The Edge Interdiction Clique Problem (EICP) aims to remove at most $k$ edges from a graph so as to minimize the size of the largest clique in the remaining graph. This problem captures a fundamental question in graph manipulation: which edges are structurally critical for preserving large cliques? Such a problem is also motivated by practical applications including protein function maintenance and image matching. The EICP is computationally challenging and belongs to a complexity class beyond NP. Existing approaches rely on general mixed-integer bilevel programming solvers or reformulate the problem into a single-level mixed integer linear program. However, they are still not scalable when the graph size and interdiction budget $k$ grow. To overcome this, we investigate new mixed integer linear formulations, which recast the problem into a sequence of parameterized Edge Blocker Clique Problems (EBCP). This perspective decomposes the original problem into simpler subproblems and enables tighter modeling of clique-related inequalities. Furthermore, we propose a two-stage exact algorithm, \textsc{RLCM}, which first applies problem-specific reduction techniques to shrink the graph and then solves the reduced problem using a tailored branch-and-cut framework. Extensive computational experiments on maximum clique benchmark graphs, large real-world sparse networks, and random graphs demonstrate that \textsc{RLCM} consistently outperforms existing approaches.
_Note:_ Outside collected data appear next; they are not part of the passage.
===== src/pkg/sdio_regs.svh =====
`ifndef SDIO_REGS_SVH
`define SDIO_REGS_SVH

// Clock rate and timing figures.
`define SDIO_CLK_HZ 50000000
`define SDIO_DIFF_RATE_HZ 10000
`define SDIO_OC_RATE_HZ 500
`define SDIO_DIFF_MIN_CYC (`SDIO_CLK_HZ / `SDIO_DIFF_RATE_HZ)
`define SDIO_OC_MIN_CYC (`SDIO_CLK_HZ / `SDIO_OC_RATE_HZ)
`define SDIO_FB_LAG_NS 100000
`define SDIO_FB_LAG_CYC ((`SDIO_FB_LAG_NS * (`SDIO_CLK_HZ / 1000000)) / 1000)
`define SDIO_FB_QTR_CYC 25
`define SDIO_HOME_STEP_CYC 500
`define SDIO_BLINK_CYC 12500000

// Bit positions in the synchronised input vector.
`define SDIO_IN_CW 0
`define SDIO_IN_CCW 1
`define SDIO_IN_EXCITE 2
`define SDIO_IN_SEL0 3
`define SDIO_IN_HOME 4
`define SDIO_IN_PRESET 5
`define SDIO_IN_CLR 6
`define SDIO_IN_CCM 7
`define SDIO_IN_RES 8
`define SDIO_IN_W 9

// Reset values.
`define SDIO_POS_RST 32'sh0
`define SDIO_STATE_RST SDIO_IDLE

`endif


===== src/pkg/sdio_pkg.sv =====
package sdio_pkg;

	typedef enum logic [0:0] {
		SDIO_IDLE = 1'b0,
		SDIO_HOME = 1'b1
	} sdio_state_t;

	typedef struct packed {
		logic resettable;
		logic keep_current;
		logic [2:0] code;
	} sdio_fault_t;

	typedef struct packed {
		logic step;
		logic cw;
	} sdio_move_t;

endpackage : sdio_pkg


===== src/sdio_top.sv =====
// Notes on behaviour
// - Home input returns motor to position zero.
// - Power-up position is the electrical home.
// - Position reset zeroes command position, motor stationary.
// - Push mode reuses home/reset pins as selects.
// - Clear outside alarm zeroes deviation counter.
// - Step pulses ignored while clear is on.
// - Clear aborts any return operation.
// - Alarm drops fault output, blinks, cuts current unless keep_current.
// - Resettable alarm clears on reset input fall.
// - Current-control input selects current control mode.
// - Excite input gives ready and accepts pulses.
// - Alarm code shown on shared pins if enabled.
// - Torque flag when out of range or pushing.
// - Complete when no pulse and within 1.8 degrees.
// - Timing output every 7.2 degrees of shaft.
// - Timing only below 10 kHz / 500 Hz.
// - One A pulse per step of motion.
// - B runs at the A rate a quarter cycle behind going CW: one A rise with B low per step.
// - Feedback trails motion by at most 0.1 ms.
// - Warning follows warning or alarm conditions.
// - CW pulse adds a step, CCW subtracts.
`timescale 1ns/1ps
`default_nettype none
`include "sdio_regs.svh"

module sdio_top
	import sdio_pkg::*;
#(
	parameter int DIFF_MIN_CYC = `SDIO_DIFF_MIN_CYC,
	parameter int OC_MIN_CYC = `SDIO_OC_MIN_CYC,
	parameter int BLINK_CYC = `SDIO_BLINK_CYC
) (
	// Clock and reset.
	input wire logic CORE_CLK,
	input wire logic RST_N,
	// Opto inputs, high means current flowing.
	input wire logic STEP_CLOCKWISE,
	input wire logic STEP_COUNTERCLOCKWISE,
	input wire logic EXCITE_IN,
	input wire logic PUSH_CURRENT_SEL0,
	input wire logic HOME_RETURN_IN,
	input wire logic POSITION_RESET_IN,
	input wire logic CLEAR_OR_FAULT_RESET,
	input wire logic CURRENT_CONTROL_SELECT,
	input wire logic RESOLUTION_SELECT,
	// Configuration.
	input wire logic PUSH_MODE_EN,
	input wire logic MODE_SWITCH_CC,
	input wire logic FAULT_CODE_EN,
	input wire logic WARN_OWN_COND_EN,
	input wire logic [15:0] TICK_STEPS,
	// Motor side.
	input wire logic MOTOR_STEP,
	input wire logic MOTOR_CW,
	input wire logic FAULT_COND,
	input wire sdio_fault_t FAULT_INFO,
	input wire logic WARNING_COND,
	input wire logic TORQUE_OVER,
	input wire logic PUSH_ACTIVE,
	// Command to the position loop.
	output logic CMD_STEP,
	output logic CMD_CW,
	output logic signed [31:0] CMD_POSITION,
	output logic signed [31:0] DEVIATION,
	output logic [2:0] PUSH_CURRENT_SEL,
	output logic CURRENT_CONTROL_MODE,
	output logic MOTOR_CURRENT_EN,
	output logic RETURN_ABORT,
	output logic RETURN_BUSY,
	// Status outputs.
	output logic READY_OR_CODE0,
	output logic TORQUE_OR_CODE1,
	output logic MOTION_COMPLETE,
	output logic ROTATION_TICK_DIFF,
	output logic ROTATION_TICK_OC,
	output logic WARNING_OUT,
	output logic FAULT_OUT_N,
	output logic FAULT_LED,
	output logic FEEDBACK_PHASE_A,
	output logic FEEDBACK_PHASE_B
);

	function automatic logic [31:0] sdio_abs(input logic signed [31:0] v);
		sdio_abs = v[31] ? 32'(-v) : 32'(v);
	endfunction : sdio_abs

	logic [`SDIO_IN_W-1:0] s1_r, s2_r, prev_r;
	sdio_state_t state_r, state_nxt;
	logic first_r, alarm_r, tick_block_r, blink_r;
	logic [2:0] code_r;
	logic keep_r, resettable_r;
	logic [15:0] tick_steps_r, tick_cnt_r;
	logic [16:0] gap_r;
	logic [8:0] home_div_r;
	logic [23:0] blink_cnt_r;
	logic signed [31:0] rotor_r;
	sdio_move_t motion_w;

	// Opto inputs pass two flops before any edge or level logic.
	wire [`SDIO_IN_W-1:0] in_raw = {RESOLUTION_SELECT, CURRENT_CONTROL_SELECT,
		CLEAR_OR_FAULT_RESET, POSITION_RESET_IN, HOME_RETURN_IN, PUSH_CURRENT_SEL0,
		EXCITE_IN, STEP_COUNTERCLOCKWISE, STEP_CLOCKWISE};
	wire [`SDIO_IN_W-1:0] rise_w = s2_r & ~prev_r;
	wire [`SDIO_IN_W-1:0] fall_w = ~s2_r & prev_r;

	wire clr_w = s2_r[`SDIO_IN_CLR];
	wire excite_w = s2_r[`SDIO_IN_EXCITE];
	wire ready_w = first_r && excite_w && !alarm_r;
	wire accept_w = ready_w && !clr_w && (state_r == SDIO_IDLE);
	wire cw_w = accept_w && rise_w[`SDIO_IN_CW] && !s2_r[`SDIO_IN_CCW];
	wire ccw_w = accept_w && rise_w[`SDIO_IN_CCW] && !s2_r[`SDIO_IN_CW];
	wire home_go = !PUSH_MODE_EN && rise_w[`SDIO_IN_HOME] && accept_w;
	wire preset_w = !PUSH_MODE_EN && s2_r[`SDIO_IN_PRESET];
	wire home_tick = (home_div_r == 9'(`SDIO_HOME_STEP_CYC - 1));
	wire abort_w = clr_w && (state_r != SDIO_IDLE);
	// Clear gates the return step too, so no step slips out in the cycle clear arrives.
	wire home_step = (state_r == SDIO_HOME) && home_tick && (CMD_POSITION != 32'sh0)
		&& ready_w && !clr_w;
	wire step_w = cw_w || ccw_w || home_step;
	wire dir_w = cw_w || (home_step && CMD_POSITION[31]);
	wire dev_clr = clr_w && !alarm_r;
	wire fault_clr = fall_w[`SDIO_IN_CLR] && alarm_r && resettable_r;
	wire stationary = (gap_r == 17'(OC_MIN_CYC)) && !MOTOR_STEP;
	wire at_tick = (tick_cnt_r == 16'h0);
	wire [31:0] err_w = sdio_abs(CMD_POSITION - rotor_r);
	wire [31:0] tol_w = {18'h0, tick_steps_r[15:2]};
	wire no_pulse = !s2_r[`SDIO_IN_CW] && !s2_r[`SDIO_IN_CCW];
	wire [15:0] tick_top = tick_steps_r - 16'h1;
	wire [15:0] tick_nxt = MOTOR_CW ? (tick_cnt_r >= tick_top ? 16'h0 : tick_cnt_r + 16'h1)
		: (tick_cnt_r == 16'h0 ? tick_top : tick_cnt_r - 16'h1);
	wire tick_ok = at_tick && !tick_block_r;
	wire torque_w = TORQUE_OVER || (PUSH_MODE_EN && PUSH_ACTIVE);
	wire show_code = FAULT_CODE_EN && alarm_r;

	assign motion_w.step = MOTOR_STEP;
	assign motion_w.cw = MOTOR_CW;

	always_comb begin
		state_nxt = state_r;
		case (state_r)
			SDIO_IDLE: begin
				if (home_go) begin
					state_nxt = SDIO_HOME;
				end
			end
			SDIO_HOME: begin
				if (abort_w || CMD_POSITION == 32'sh0 || !ready_w) begin
					state_nxt = SDIO_IDLE;
				end
			end
			default: begin
				state_nxt = SDIO_IDLE;
			end
		endcase
	end

	always_ff @(posedge CORE_CLK) begin
		if (!RST_N) begin
			s1_r <= '0;
			s2_r <= '0;
			prev_r <= '0;
		end else begin
			s1_r <= in_raw;
			s2_r <= s1_r;
			prev_r <= s2_r;
		end
	end

	// Resolution-derived counts are caught once, after reset release.
	always_ff @(posedge CORE_CLK) begin
		if (!RST_N) begin
			first_r <= 1'b0;
			tick_steps_r <= 16'h1;
		end else if (!first_r) begin
			first_r <= 1'b1;
			tick_steps_r <= (TICK_STEPS == 16'h0) ? 16'h1 : TICK_STEPS;
		end
	end

	always_ff @(posedge CORE_CLK) begin
		if (!RST_N) begin
			state_r <= `SDIO_STATE_RST;
			home_div_r <= 9'h0;
			RETURN_ABORT <= 1'b0;
		end else begin
			state_r <= state_nxt;
			home_div_r <= home_tick ? 9'h0 : home_div_r + 9'h1;
			RETURN_ABORT <= abort_w;
		end
	end

	// Position and deviation start at zero: power-up spot is home.
	always_ff @(posedge CORE_CLK) begin
		if (!RST_N) begin
			CMD_POSITION <= `SDIO_POS_RST;
			rotor_r <= `SDIO_POS_RST;
			DEVIATION <= `SDIO_POS_RST;
			CMD_STEP <= 1'b0;
			CMD_CW <= 1'b0;
		end else begin
			CMD_STEP <= step_w && !preset_w;
			CMD_CW <= dir_w;
			if (preset_w) begin
				CMD_POSITION <= 32'sh0;
				rotor_r <= 32'sh0;
			end else begin
				CMD_POSITION <= CMD_POSITION + (step_w ? (dir_w ? 32'sh1 : -32'sh1) : 32'sh0);
				rotor_r <= rotor_r + (MOTOR_STEP ? (MOTOR_CW ? 32'sh1 : -32'sh1) : 32'sh0);
			end
			if (dev_clr) begin
				DEVIATION <= 32'sh0;
			end else begin
				DEVIATION <= DEVIATION + (step_w ? (dir_w ? 32'sh1 : -32'sh1) : 32'sh0)
					- (MOTOR_STEP ? (MOTOR_CW ? 32'sh1 : -32'sh1) : 32'sh0);
			end
		end
	end

	// A new fault wins over a reset edge arriving in the same cycle.
	always_ff @(posedge CORE_CLK) begin
		if (!RST_N) begin
			alarm_r <= 1'b0;
			code_r <= 3'h0;
			keep_r <= 1'b0;
			resettable_r <= 1'b0;
		end else if (FAULT_COND && !alarm_r) begin
			alarm_r <= 1'b1;
			code_r <= FAULT_INFO.code;
			keep_r <= FAULT_INFO.keep_current;
			resettable_r <= FAULT_INFO.resettable;
		end else if (fault_clr && !FAULT_COND) begin
			alarm_r <= 1'b0;
		end
	end

	always_ff @(posedge CORE_CLK) begin
		if (!RST_N) begin
			blink_cnt_r <= 24'h0;
			blink_r <= 1'b0;
		end else if (blink_cnt_r == 24'(BLINK_CYC - 1)) begin
			blink_cnt_r <= 24'h0;
			blink_r <= !blink_r;
		end else begin
			blink_cnt_r <= blink_cnt_r + 24'h1;
		end
	end

	// Gap saturates at the slow limit; it doubles as the standstill test.
	always_ff @(posedge CORE_CLK) begin
		if (!RST_N) begin
			gap_r <= 17'(OC_MIN_CYC);
			tick_cnt_r <= 16'h0;
			tick_block_r <= 1'b0;
		end else begin
			if (MOTOR_STEP) begin
				gap_r <= 17'h0;
				tick_cnt_r <= tick_nxt;
			end else if (gap_r != 17'(OC_MIN_CYC)) begin
				gap_r <= gap_r + 17'h1;
			end
			if ((rise_w[`SDIO_IN_RES] || fall_w[`SDIO_IN_RES]) && !(at_tick && stationary)) begin
				tick_block_r <= 1'b1;
			end
		end
	end

	always_ff @(posedge CORE_CLK) begin
		if (!RST_N) begin
			READY_OR_CODE0 <= 1'b0;
			TORQUE_OR_CODE1 <= 1'b0;
			MOTION_COMPLETE <= 1'b0;
			ROTATION_TICK_DIFF <= 1'b0;
			ROTATION_TICK_OC <= 1'b0;
			WARNING_OUT <= 1'b0;
			FAULT_OUT_N <= 1'b0;
			FAULT_LED <= 1'b0;
			MOTOR_CURRENT_EN <= 1'b0;
			CURRENT_CONTROL_MODE <= 1'b0;
			PUSH_CURRENT_SEL <= 3'h0;
			RETURN_BUSY <= 1'b0;
		end else begin
			READY_OR_CODE0 <= show_code ? code_r[0] : ready_w;
			TORQUE_OR_CODE1 <= show_code ? code_r[1] : torque_w;
			ROTATION_TICK_OC <= show_code ? code_r[2]
				: (tick_ok && gap_r >= 17'(OC_MIN_CYC));
			ROTATION_TICK_DIFF <= tick_ok && gap_r >= 17'(DIFF_MIN_CYC);
			MOTION_COMPLETE <= no_pulse && (err_w <= tol_w);
			WARNING_OUT <= WARN_OWN_COND_EN ? WARNING_COND : FAULT_COND;
			FAULT_OUT_N <= !alarm_r;
			FAULT_LED <= alarm_r && blink_r;
			MOTOR_CURRENT_EN <= excite_w && !(alarm_r && !keep_r);
			CURRENT_CONTROL_MODE <= MODE_SWITCH_CC || s2_r[`SDIO_IN_CCM];
			PUSH_CURRENT_SEL <= PUSH_MODE_EN ? {s2_r[`SDIO_IN_PRESET], s2_r[`SDIO_IN_HOME],
				s2_r[`SDIO_IN_SEL0]} : 3'h0;
			RETURN_BUSY <= (state_nxt == SDIO_HOME);
		end
	end

	sdio_quad u_quad (
		.clk(CORE_CLK),
		.rst_n(RST_N),
		.move(motion_w),
		.phase_a(FEEDBACK_PHASE_A),
		.phase_b(FEEDBACK_PHASE_B)
	);
endmodule : sdio_top
`default_nettype wire


===== src/sdio_quad.sv =====
`timescale 1ns/1ps
`default_nettype none
`include "sdio_regs.svh"

module sdio_quad
	import sdio_pkg::*;
(
	// Clock and reset.
	input wire logic clk,
	input wire logic rst_n,
	// Actual motion.
	input wire sdio_move_t move,
	// Quadrature outputs.
	output logic phase_a,
	output logic phase_b
);

	localparam int QTR = `SDIO_FB_QTR_CYC;
	localparam int LAGQ = `SDIO_FB_LAG_CYC / `SDIO_FB_QTR_CYC;

	logic [4:0] div_r;
	logic signed [9:0] pend_r;
	logic [1:0] ph_r;
	wire qtr_en = (div_r == 5'(QTR - 1));
	wire go_up = qtr_en && (pend_r > 10'sd0);
	wire go_dn = qtr_en && (pend_r < 10'sd0);
	wire signed [9:0] add_w = move.step ? (move.cw ? 10'sd4 : -10'sd4) : 10'sd0;
	wire signed [9:0] take_w = go_up ? -10'sd1 : (go_dn ? 10'sd1 : 10'sd0);

	// Backlog is kept in quarter cycles so a reversal cancels pending travel.
	always_ff @(posedge clk) begin
		if (!rst_n) begin
			div_r <= 5'h0;
			pend_r <= 10'sh0;
			ph_r <= 2'h0;
			phase_a <= 1'b0;
			phase_b <= 1'b0;
		end else begin
			div_r <= qtr_en ? 5'h0 : div_r + 5'h1;
			pend_r <= pend_r + add_w + take_w;
			ph_r <= go_up ? ph_r + 2'h1 : (go_dn ? ph_r - 2'h1 : ph_r);
			phase_a <= ph_r[1] ^ ph_r[0];
			phase_b <= ph_r[1];
		end
	end
endmodule : sdio_quad
`default_nettype wire


===== config.mk =====
export PLATFORM = sky130hd
export DESIGN_NAME = sdio_top
export DESIGN_NICKNAME = d
export VERILOG_FILES = /design/src/pkg/sdio_pkg.sv /design/src/sdio_top.sv /design/src/sdio_quad.sv
export VERILOG_INCLUDE_DIRS = /design/src /design/src/pkg
export SDC_FILE = /design/constraint.sdc
export NUM_CORES = 1
export LEC_CHECK = 0
export ABC_AREA = 1
export ABC_CLOCK_PERIOD_IN_PS = 9000
export BUFFER_PORTS_ARGS = -buffer_cell sky130_fd_sc_hd__buf_2
export CAP_MARGIN = 10
export CORE_AREA = 2 2 185 187
export CTS_CLUSTER_DIAMETER = 50
export DETAILED_ROUTE_END_ITERATION = 12
export DIE_AREA = 0 0 187 189
export GPL_ROUTABILITY_DRIVEN = 0
export PLACE_DENSITY_LB_ADDON = 0.15
export SLEW_MARGIN = 30
export SYNTH_ARGS = -nofsm -noshare
export SYNTH_HDL_FRONTEND = slang
export SYNTH_HIERARCHICAL = 1
export SYNTH_SLANG_ARGS = --single-unit

===== constraint.sdc =====
create_clock -name CORE_CLK -period 9 [get_ports CORE_CLK]
set_input_delay 0.9 -clock CORE_CLK [delete_from_list [all_inputs] [get_ports CORE_CLK]]
set_output_delay 0.9 -clock CORE_CLK [all_outputs]
set_load 0.005 [all_outputs]

# ---- Word-level counts from Yosys, hierarchy flattened
# Cells that the tools add are included.
# Widths: inputs -> output; s select.
dict set report word_totals {
  register_bits 250
  output_inout_bits 83
  in_bits 42
  wordCells 175
}
dict set report op_classes {
  bitwise 7
  mux 27
  n_reduce_logical 74
  magnitude_cmp 6
  eq_ne 5
  add_sub_neg 17
}
# operator n
set ops {}
lappend ops {{$mux 32} 5}
lappend ops {{$add 32x32->32} 3}
lappend ops {{$mux 16} 4}
lappend ops {{$sub 32x32->32} 2}
lappend ops {{$logic_and 1x1->1} 38}
lappend ops {{$mux 17} 2}
lappend ops {{$le 32x14->1} 1}
lappend ops {{$logic_not 16->1} 2}
lappend ops {{$logic_not 32->1} 1}
lappend ops {{$neg 32->32} 1}
lappend ops {{$reduce_bool 32->1} 1}
lappend ops {{$sub 16x1->16 const B} 2}
lappend ops {{$mux 10} 3}
lappend ops {{$add 24x1->24 const B} 1}
lappend ops {{$eq 24x24->1 const B} 1}
lappend ops {{$add 10x10->10} 2}
lappend ops {{$and 9x9->9} 2}
lappend ops {{$not 9->9} 2}
lappend ops {{$add 17x1->17 const B} 1}
lappend ops {{$eq 17x17->1 const B} 1}
lappend ops {{$ge 17x13->1 const B} 1}
lappend ops {{$ge 17x17->1 const B} 1}
lappend ops {{$ne 17x17->1 const B} 1}
lappend ops {{$add 16x1->16 const B} 1}
lappend ops {{19 further kinds} 57}

# ---- Logic depth before layout (Yosys ltp)
# Gate-level depths: netlist of the first run.
dict set report logic_depth {
  word_depth 11
  mapped_depth 33
  depth_no_buf 33
}

# ---- Hierarchy
# The synthesis of the first run kept the hierarchy.
# module seq_area_each_um2 area_each_um2 n_inst cells_each
set by_module_without_submodules {}
lappend by_module_without_submodules {sdio_top 4544.4 18541.5 1 2881}
lappend by_module_without_submodules {sdio_quad 380.4 1262.5 1 159}

# ---- Least setup slack after synthesis of the first run
# Ideal clock, no wire load.
dict set report synth_path {
  path_type {input to register}
  from {in MOTOR_STEP}
  to {reg DEVIATION[26]}
  setup_ns 0.070
  slack_ns 1.564
  t_arrival_ns 7.365
  t_required_ns 8.930
  n_path_buf 0
  cell_stages 21
  cell_sequence {inv_1 nor2_1 fa_1 fa_1 o21ai_0 inv_1 nor2_1 nor2_1 o21ai_0 nand2_1 nand2_1 a21oi_1 inv_1 nand2_1 nand2_1 nand2_1 o21ai_0 nand2_1 nand2_1 nand2_1 a21oi_1}
}
dict set report synth_between {
  elab_chain_cells 2
}
# element line_no
set synth_lines {}
lappend synth_lines {{start, declared} sdio_top.sv:54} ;# input wire logic MOTOR_STEP,
lappend synth_lines {{$mux 32} sdio_top.sv:215} ;# - (MOTOR_STEP ? (MOTOR_CW ? 32'sh1 : -32'sh1) : 32'sh0);
lappend synth_lines {{$sub 32x32->32} sdio_top.sv:215}
lappend synth_lines {{end signal, assigned} sdio_top.sv:198} ;# DEVIATION <= `SDIO_POS_RST;
lappend synth_lines {{end signal, assigned} sdio_top.sv:214} ;# DEVIATION <= DEVIATION + (step_w ? (dir_w ? 32'sh1 : -32'sh1) : 32'sh0)
lappend synth_lines {{end, declared} sdio_top.sv:65} ;# output logic signed [31:0] DEVIATION,
# Every way passes these cells.
# A chain may end at the register's enable or synchronous reset.

# ---- Final worst setup path of the first run
dict set report layout_path {
  from {reg first_r}
  to {reg DEVIATION[26]}
}
dict set report layout_between {
  elab_chain_cells 11
}
# element line_no
set layout_lines {}
lappend layout_lines {{start, declared} sdio_top.sv:90} ;# logic first_r, alarm_r, tick_block_r, blink_r;
lappend layout_lines {{start signal, assigned} sdio_top.sv:173} ;# first_r <= 1'b0;
lappend layout_lines {{start signal, assigned} sdio_top.sv:176} ;# first_r <= 1'b1;
lappend layout_lines {{$logic_and 1x1->1 * (2 in a row)} sdio_top.sv:109} ;# wire ready_w = first_r && excite_w && !alarm_r;
lappend layout_lines {{$logic_and 1x1->1 (2 in a row)} sdio_top.sv:110} ;# wire accept_w = ready_w && !clr_w && (state_r == SDIO_IDLE);
lappend layout_lines {{$logic_and 1x1->1 (on tied branches) (2 in a row)} {sdio_top.sv:111, sdio_top.sv:112}}
lappend layout_lines {{$logic_or 1x1->1 (on tied branches)} {sdio_top.sv:121, sdio_top.sv:120}}
lappend layout_lines {{$mux 32 or $logic_or 1x1->1 (tied branches)} {sdio_top.sv:214, sdio_top.sv:120}}
lappend layout_lines {{$mux 32 *} sdio_top.sv:214}
lappend layout_lines {{$add 32x32->32 *} sdio_top.sv:214}
lappend layout_lines {{$sub 32x32->32 *} sdio_top.sv:215}
# Mark *: on every way between the ends. The rest lies on a longest branch, timed or not.

==> flow_summary_export.csv, run 1 <==
group,metric,value,unit
outcome,status,"complete, no violations",
synth,yosys.area_share.simple,29.14,%
route,dr.pass1.iters,6,
setup_path,r2r_setup_slack,3550,ps
cts,clockRootBuffer,"clkbuf_16",
synth,synth_xor_area_share,2.786,%
cts,clk_pin_slew,60,ps
power_and_ir_drop,power.density,210.3,nW/um^2
power_and_ir_drop,seqPwrFrac,27.5,%
global_route,grt_pass1_wl,87.71,mm
timing,post-route-period-util,60.54,%
timing,slew_headroom,39.04,%
synth,async_flop_share,0,%
placement,placed_area,20870,sq um
power_and_ir_drop,p_sw_share,40.06,%
setup_path,crit_type,"reg -> reg",
route,wl,52.47,mm
route,drc_errors,0,
global_route,grt-ovfl-total,0,
synth,synth_cell_type_count,55,
route,vias,19930,
placement,hpwl,40.61,mm
setup_path,critPathLaunchType,"flip-flop",
run,maxCapViolations,0,
synth,synthFlopType,"dfxtp_1",
cts,cts_resized,0,
timing,period_minus_slack,5449,ps
timing,hold_viol_final,0,
synth,synth_seq_area_share,24.87,%
cts,numCtsBuffers,37,
setup_path,cp_max_fo,34,
synth,yosys_warnings,6,
power_and_ir_drop,p_comb_share,41.0,%
setup_path,end_kind,"flip-flop",
cells_and_area,instances_no_fill,3641,
timing,fmax,183.5,MHz
route,drtIter0Drc,1322,
timing,grt_setup_unrepaired,"no",
cts,cts.sinks,246,
synth,ys_ff_latch,246,
floorplanning,die_h,189,microns
placement,dp_cells,3577,
cells_and_area,layout.nets,3428,
synth,synth_fa_ha_area_share,15.37,%
power_and_ir_drop,leakagePower,11.49,nW
route,wl_per_cell,14.41,microns
cells_and_area,area_growth,11.71,%
synth,synth_mux_area_share,0.05054,%
placement,portBuffers,124,
cells_and_area,final_area,22120,sq um
power_and_ir_drop,p_int,2.789,mW
global_route,grt_usage,29.53,%
cts,clock_path_buffers,3,
timing,setup_viol,0,
synth,synth_fp_nets,3300,
setup_path,cp.arrival,5930,ps
floorplanning,die_x,187,microns
synth,synth_area,19800,sq um
cts,cts_tree,"yes",
synth,synth_compound_area_share,16.16,%
floorplanning,io_pins,125,
floorplanning,rows,67,
setup_path,slowest_delay,700,ps
global_route,grt_pass1_vias,19110,
setup_path,crit_top_cell,"nand2_1",
synth,synth-edff-count,0,
hold_path,hold_path.class,"reg -> reg",
synth,synth_top_family_by_area,"simple AND/OR/NAND/NOR gates",
power_and_ir_drop,clkPwrFrac,31.4,%
timing,tns,0,ps
floorplanning,start_util,59.51,%
route,vias_per_cell,5.474,
setup_path,required,9480,ps
floorplanning,coreArea,33280,sq um
cts,post_cts_buffers,0,
power_and_ir_drop,power_switching,1.864,mW
cells_and_area,drive_above_1_share,8.929,%
route,ant_nets,0,
timing,finalMaxSlewViolations,0,
cts,h-tree-depth,2,
setup_path,crit_path_top_delay_cell,"dfxtp_2",
global_route,grt_max_degree,79,
global_route,antenna_found_initial,1,
synth,syn_inst,3040,
timing,worst_pin_slew,911.0,ps
timing,finalClockSkew,20.79,ps
floorplanning,die-area,35340,sq um
synth,synth.avg_cell_area,6.514,sq um
power_and_ir_drop,vdd.ir_drop.worst,234.3,uV
cts,hold_buffers,0,
cts,worstSkewPairLatency,560,ps
## layout by cell type, fill, tap and decap left out, types with 7 or more instances in the layout
master | netlist | routed
nand3_2 | 8 | 8
nand4_1 | 52 | 52
nand2_2 | 21 | 21
inv_2 | 12 | 15
a211oi_1 | 15 | 15
a21o_1 | 7 | 7
nand2_1 | 660 | 659
nor4_1 | 21 | 20
nor3_1 | 48 | 48
nand3b_1 | 7 | 7
o211ai_1 | 11 | 11
xnor2_1 | 9 | 9
dfxtp_1 | 246 | 245
o21ai_1 | 9 | 9
o21a_1 | 35 | 35
nor2_1 | 311 | 310
nor3b_1 | 7 | 7
o21ai_0 | 157 | 156
a21oi_1 | 270 | 270
clkbuf_16 | 0 | 38
inv_1 | 552 | 549
buf_2 | 0 | 124
ha_1 | 176 | 176
nor2_2 | 9 | 9
xor2_1 | 54 | 54
a31oi_1 | 33 | 33
fa_1 | 42 | 42
nand3_1 | 146 | 146
or2_2 | 25 | 25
翻译：边阻断团问题（EICP）旨在从图中移除至多 $k$ 条边，以最小化剩余图中最大团的规模。该问题捕捉了图操控中的一个基本问题：哪些边在结构上对于维持大团至关重要？此类问题也受到蛋白质功能维持和图像匹配等实际应用的推动。EICP 在计算上具有挑战性，属于超越 NP 的复杂性类别。现有方法依赖于通用的混合整数双层规划求解器，或将问题重构为单层混合整数线性规划。然而，当图规模和阻断预算 $k$ 增长时，这些方法仍然难以扩展。为克服此问题，我们研究了新的混合整数线性规划模型，将问题重新表述为一系列参数化的边阻断团问题（EBCP）。这一视角将原问题分解为更简单的子问题，并实现了对团相关不等式的更紧致建模。此外，我们提出了一种两阶段精确算法 \textsc{RLCM}，该算法首先应用特定于问题的归约技术来收缩图，然后使用定制的分支切割框架求解归约后的问题。在最大团基准图、大型现实世界稀疏网络和随机图上的大量计算实验表明，\textsc{RLCM} 始终优于现有方法。